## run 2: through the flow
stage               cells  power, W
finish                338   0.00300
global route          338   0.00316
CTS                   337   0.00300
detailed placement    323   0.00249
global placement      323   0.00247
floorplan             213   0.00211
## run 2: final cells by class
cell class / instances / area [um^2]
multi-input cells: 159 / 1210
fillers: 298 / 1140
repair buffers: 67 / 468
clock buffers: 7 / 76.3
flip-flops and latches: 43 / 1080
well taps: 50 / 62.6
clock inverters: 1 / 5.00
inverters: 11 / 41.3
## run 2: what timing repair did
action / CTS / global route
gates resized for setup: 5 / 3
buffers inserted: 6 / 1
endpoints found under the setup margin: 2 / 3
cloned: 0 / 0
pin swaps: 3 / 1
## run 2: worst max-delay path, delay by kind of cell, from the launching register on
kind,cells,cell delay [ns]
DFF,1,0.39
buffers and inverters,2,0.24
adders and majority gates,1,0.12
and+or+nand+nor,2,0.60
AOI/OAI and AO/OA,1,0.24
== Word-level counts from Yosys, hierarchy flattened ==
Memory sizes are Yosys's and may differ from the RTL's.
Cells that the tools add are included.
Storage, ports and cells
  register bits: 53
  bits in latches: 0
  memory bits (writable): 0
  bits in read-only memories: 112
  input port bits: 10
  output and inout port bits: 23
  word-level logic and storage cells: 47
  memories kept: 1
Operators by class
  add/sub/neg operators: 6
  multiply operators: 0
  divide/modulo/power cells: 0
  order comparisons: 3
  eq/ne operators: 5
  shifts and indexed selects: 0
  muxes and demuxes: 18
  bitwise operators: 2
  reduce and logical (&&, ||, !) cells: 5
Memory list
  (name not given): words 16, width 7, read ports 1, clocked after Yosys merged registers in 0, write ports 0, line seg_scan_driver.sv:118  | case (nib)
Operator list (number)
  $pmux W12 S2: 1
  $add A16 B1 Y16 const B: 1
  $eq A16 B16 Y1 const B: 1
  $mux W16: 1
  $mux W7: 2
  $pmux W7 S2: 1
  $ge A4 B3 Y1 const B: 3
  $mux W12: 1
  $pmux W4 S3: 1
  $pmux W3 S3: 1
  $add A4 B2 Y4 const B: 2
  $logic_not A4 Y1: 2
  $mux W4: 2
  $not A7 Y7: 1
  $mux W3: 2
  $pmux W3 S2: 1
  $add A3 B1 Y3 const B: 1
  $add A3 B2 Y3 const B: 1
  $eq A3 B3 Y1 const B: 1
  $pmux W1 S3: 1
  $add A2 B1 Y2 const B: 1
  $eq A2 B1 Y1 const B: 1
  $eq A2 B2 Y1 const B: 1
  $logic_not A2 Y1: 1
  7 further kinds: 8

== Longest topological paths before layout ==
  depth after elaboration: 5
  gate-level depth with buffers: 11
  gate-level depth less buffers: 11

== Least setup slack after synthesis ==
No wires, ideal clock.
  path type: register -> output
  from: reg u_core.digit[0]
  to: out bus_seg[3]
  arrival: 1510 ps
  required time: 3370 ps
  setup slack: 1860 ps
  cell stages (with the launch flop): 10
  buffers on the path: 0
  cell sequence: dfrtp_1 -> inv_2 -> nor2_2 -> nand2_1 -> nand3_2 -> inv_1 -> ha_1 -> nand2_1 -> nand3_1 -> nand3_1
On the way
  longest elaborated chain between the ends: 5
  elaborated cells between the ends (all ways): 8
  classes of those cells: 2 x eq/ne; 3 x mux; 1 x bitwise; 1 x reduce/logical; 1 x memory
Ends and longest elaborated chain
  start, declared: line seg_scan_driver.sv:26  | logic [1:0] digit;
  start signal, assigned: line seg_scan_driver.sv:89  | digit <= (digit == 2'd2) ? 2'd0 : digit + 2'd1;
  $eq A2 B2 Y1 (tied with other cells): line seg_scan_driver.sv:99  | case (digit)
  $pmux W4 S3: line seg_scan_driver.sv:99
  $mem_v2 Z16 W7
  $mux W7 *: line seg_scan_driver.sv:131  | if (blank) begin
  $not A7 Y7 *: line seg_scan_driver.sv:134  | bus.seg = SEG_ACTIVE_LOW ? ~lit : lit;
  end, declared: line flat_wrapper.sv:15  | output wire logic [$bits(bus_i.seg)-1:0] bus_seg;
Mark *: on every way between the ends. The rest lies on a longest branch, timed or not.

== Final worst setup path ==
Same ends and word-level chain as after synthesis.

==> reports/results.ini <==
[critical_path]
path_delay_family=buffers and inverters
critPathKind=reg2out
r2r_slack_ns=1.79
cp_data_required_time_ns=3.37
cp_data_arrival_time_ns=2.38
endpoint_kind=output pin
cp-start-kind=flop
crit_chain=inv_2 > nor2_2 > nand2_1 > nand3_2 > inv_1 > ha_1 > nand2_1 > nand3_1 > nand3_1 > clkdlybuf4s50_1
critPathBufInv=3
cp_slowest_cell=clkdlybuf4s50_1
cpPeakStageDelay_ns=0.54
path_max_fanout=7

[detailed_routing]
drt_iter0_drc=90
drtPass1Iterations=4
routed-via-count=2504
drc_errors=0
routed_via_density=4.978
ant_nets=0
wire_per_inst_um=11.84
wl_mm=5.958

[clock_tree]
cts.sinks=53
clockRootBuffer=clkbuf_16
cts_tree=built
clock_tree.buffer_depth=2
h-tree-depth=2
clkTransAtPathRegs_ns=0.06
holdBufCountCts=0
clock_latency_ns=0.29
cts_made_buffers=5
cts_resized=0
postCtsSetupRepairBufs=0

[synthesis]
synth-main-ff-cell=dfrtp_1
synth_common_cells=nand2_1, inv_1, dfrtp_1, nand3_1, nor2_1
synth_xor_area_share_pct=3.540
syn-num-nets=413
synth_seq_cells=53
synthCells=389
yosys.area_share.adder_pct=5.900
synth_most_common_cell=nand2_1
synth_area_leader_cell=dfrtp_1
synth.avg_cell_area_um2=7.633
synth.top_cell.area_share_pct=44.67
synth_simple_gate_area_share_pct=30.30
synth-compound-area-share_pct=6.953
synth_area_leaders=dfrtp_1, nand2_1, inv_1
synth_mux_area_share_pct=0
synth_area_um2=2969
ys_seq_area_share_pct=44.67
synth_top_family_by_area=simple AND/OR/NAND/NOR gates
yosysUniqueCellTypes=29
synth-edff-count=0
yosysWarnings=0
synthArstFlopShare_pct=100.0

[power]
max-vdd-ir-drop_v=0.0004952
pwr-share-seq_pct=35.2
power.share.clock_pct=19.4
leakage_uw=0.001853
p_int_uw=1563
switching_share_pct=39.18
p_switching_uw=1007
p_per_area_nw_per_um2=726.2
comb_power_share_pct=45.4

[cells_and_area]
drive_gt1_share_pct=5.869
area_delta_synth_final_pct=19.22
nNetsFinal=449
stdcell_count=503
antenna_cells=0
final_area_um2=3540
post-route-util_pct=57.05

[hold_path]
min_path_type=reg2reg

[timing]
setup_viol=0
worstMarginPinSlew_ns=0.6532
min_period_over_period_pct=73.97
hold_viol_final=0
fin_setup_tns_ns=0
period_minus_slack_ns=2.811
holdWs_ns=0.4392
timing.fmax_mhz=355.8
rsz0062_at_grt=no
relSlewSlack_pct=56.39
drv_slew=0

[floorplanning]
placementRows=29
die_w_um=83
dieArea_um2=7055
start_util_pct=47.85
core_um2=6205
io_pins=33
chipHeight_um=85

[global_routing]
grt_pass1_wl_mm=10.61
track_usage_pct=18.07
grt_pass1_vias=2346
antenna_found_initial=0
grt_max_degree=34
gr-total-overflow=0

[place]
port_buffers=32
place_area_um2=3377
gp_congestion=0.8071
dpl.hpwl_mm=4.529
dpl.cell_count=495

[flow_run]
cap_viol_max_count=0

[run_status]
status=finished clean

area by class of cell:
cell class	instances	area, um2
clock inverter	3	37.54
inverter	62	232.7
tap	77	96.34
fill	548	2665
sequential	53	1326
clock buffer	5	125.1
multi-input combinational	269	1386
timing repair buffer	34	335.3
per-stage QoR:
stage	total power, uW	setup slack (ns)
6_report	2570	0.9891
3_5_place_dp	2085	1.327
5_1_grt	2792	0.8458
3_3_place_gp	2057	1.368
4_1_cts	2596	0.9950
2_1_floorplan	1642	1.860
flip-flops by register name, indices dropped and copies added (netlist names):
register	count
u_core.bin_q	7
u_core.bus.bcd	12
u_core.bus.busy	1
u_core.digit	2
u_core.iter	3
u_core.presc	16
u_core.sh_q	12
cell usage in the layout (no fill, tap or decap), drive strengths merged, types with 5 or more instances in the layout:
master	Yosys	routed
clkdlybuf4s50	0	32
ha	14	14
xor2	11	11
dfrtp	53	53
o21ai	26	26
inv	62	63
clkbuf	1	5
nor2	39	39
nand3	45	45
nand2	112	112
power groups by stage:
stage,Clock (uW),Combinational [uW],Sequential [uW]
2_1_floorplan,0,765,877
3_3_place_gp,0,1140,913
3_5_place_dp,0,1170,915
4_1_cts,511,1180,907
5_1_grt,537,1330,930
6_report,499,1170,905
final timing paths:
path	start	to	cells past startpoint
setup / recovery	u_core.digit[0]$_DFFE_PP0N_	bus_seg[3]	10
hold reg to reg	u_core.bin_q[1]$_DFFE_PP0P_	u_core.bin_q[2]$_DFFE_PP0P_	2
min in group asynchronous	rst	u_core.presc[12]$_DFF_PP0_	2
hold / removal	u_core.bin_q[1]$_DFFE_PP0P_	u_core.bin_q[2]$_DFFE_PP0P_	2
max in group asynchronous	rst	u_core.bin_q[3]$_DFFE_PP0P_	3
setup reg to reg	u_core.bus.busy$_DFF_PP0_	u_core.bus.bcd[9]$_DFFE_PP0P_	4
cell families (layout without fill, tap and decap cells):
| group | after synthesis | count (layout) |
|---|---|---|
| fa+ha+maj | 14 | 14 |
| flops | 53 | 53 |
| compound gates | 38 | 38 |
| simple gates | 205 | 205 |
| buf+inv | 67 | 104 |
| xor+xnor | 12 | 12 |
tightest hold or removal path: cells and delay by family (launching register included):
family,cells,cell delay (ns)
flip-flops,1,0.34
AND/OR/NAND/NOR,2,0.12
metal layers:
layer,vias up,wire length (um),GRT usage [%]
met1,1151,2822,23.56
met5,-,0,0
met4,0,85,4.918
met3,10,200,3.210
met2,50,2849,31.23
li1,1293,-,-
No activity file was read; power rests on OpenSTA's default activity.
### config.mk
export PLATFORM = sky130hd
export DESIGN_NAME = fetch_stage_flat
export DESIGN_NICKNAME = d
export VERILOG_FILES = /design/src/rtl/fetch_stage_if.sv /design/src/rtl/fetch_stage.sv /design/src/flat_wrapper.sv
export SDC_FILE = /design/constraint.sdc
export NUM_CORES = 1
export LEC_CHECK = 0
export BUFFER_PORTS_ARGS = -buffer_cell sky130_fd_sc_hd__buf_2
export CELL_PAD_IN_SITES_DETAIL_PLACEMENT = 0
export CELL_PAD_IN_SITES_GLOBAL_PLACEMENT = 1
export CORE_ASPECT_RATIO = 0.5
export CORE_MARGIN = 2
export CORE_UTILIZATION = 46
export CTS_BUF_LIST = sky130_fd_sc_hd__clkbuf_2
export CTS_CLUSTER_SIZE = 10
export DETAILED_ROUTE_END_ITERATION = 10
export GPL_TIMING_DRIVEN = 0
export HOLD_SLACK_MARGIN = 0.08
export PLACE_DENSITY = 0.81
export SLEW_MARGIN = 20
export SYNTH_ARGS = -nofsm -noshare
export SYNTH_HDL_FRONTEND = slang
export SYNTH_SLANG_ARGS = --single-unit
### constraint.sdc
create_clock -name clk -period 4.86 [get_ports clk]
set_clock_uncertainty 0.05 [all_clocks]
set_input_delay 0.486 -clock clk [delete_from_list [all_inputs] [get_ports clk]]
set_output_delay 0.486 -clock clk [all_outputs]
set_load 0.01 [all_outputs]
········
Exercise directions
In the listing above, find the line containing "## run 2: what timing repair did" and the line containing "reduce and logical (&&, ||, !) cells: 5". Output them and every line between, exactly, and nothing else.

Result of the task
## run 2: what timing repair did
action / CTS / global route
gates resized for setup: 5 / 3
buffers inserted: 6 / 1
endpoints found under the setup margin: 2 / 3
cloned: 0 / 0
pin swaps: 3 / 1
## run 2: worst max-delay path, delay by kind of cell, from the launching register on
kind,cells,cell delay [ns]
DFF,1,0.39
buffers and inverters,2,0.24
adders and majority gates,1,0.12
and+or+nand+nor,2,0.60
AOI/OAI and AO/OA,1,0.24
== Word-level counts from Yosys, hierarchy flattened ==
Memory sizes are Yosys's and may differ from the RTL's.
Cells that the tools add are included.
Storage, ports and cells
  register bits: 53
  bits in latches: 0
  memory bits (writable): 0
  bits in read-only memories: 112
  input port bits: 10
  output and inout port bits: 23
  word-level logic and storage cells: 47
  memories kept: 1
Operators by class
  add/sub/neg operators: 6
  multiply operators: 0
  divide/modulo/power cells: 0
  order comparisons: 3
  eq/ne operators: 5
  shifts and indexed selects: 0
  muxes and demuxes: 18
  bitwise operators: 2
  reduce and logical (&&, ||, !) cells: 5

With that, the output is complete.